→ **EXERCISE GOAL**
Wherever "unset" shows up in the records below, copy the whole line.

Records from a data source
-*-*-

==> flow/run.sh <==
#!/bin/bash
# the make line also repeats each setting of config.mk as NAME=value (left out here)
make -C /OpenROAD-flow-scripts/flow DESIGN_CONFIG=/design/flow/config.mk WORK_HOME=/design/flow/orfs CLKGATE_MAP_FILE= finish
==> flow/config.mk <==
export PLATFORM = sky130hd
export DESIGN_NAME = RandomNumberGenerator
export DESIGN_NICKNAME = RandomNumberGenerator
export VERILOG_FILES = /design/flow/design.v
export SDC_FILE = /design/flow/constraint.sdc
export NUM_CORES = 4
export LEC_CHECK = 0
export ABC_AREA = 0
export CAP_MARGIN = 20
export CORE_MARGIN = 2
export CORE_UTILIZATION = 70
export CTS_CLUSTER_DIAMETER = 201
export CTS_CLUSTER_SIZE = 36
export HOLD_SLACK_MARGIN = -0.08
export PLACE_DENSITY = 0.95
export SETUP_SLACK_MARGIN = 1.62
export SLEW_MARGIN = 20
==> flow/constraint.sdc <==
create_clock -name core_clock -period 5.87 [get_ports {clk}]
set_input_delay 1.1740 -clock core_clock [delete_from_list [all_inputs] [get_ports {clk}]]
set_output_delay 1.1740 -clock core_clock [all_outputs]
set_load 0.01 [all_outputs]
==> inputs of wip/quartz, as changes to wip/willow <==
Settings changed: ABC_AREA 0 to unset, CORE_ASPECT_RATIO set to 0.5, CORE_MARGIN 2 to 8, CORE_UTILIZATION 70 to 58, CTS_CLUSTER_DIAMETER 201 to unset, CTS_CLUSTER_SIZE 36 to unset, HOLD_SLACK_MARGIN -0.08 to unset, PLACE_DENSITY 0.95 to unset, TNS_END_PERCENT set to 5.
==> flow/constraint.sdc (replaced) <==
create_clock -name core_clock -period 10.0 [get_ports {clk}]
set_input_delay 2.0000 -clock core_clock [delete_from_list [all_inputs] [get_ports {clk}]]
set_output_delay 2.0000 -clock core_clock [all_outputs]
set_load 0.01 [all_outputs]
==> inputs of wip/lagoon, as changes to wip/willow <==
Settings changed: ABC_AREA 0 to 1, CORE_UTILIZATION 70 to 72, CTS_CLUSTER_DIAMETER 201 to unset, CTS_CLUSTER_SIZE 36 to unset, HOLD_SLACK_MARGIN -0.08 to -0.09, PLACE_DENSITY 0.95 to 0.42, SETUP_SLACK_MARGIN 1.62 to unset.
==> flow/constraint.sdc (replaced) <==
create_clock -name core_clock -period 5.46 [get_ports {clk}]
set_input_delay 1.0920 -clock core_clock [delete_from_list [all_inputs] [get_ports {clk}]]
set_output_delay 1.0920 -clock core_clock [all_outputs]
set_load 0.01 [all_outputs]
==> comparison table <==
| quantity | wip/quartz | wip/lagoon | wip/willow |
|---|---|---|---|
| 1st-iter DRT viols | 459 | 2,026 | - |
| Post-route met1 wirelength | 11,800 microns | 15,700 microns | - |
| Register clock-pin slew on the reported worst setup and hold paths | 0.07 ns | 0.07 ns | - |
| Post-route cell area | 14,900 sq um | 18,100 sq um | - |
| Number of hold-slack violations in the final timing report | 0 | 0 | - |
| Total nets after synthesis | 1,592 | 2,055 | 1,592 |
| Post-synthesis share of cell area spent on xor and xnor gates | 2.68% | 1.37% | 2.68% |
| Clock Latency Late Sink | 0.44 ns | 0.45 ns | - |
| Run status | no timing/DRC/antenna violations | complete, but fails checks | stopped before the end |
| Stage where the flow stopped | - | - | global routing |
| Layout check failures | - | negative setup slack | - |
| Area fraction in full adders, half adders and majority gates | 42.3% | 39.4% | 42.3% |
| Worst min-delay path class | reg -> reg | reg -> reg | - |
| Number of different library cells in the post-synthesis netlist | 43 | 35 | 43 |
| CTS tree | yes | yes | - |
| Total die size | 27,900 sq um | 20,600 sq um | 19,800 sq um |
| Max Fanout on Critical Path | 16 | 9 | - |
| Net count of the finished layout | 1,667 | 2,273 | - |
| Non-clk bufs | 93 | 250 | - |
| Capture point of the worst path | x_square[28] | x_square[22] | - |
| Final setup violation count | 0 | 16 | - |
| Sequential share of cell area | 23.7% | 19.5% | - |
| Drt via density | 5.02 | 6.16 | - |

-*-*-

→ **TASK RESPONSE**
Settings changed: ABC_AREA 0 to unset, CORE_ASPECT_RATIO set to 0.5, CORE_MARGIN 2 to 8, CORE_UTILIZATION 70 to 58, CTS_CLUSTER_DIAMETER 201 to unset, CTS_CLUSTER_SIZE 36 to unset, HOLD_SLACK_MARGIN -0.08 to unset, PLACE_DENSITY 0.95 to unset, TNS_END_PERCENT set to 5.
Settings changed: ABC_AREA 0 to 1, CORE_UTILIZATION 70 to 72, CTS_CLUSTER_DIAMETER 201 to unset, CTS_CLUSTER_SIZE 36 to unset, HOLD_SLACK_MARGIN -0.08 to -0.09, PLACE_DENSITY 0.95 to 0.42, SETUP_SLACK_MARGIN 1.62 to unset.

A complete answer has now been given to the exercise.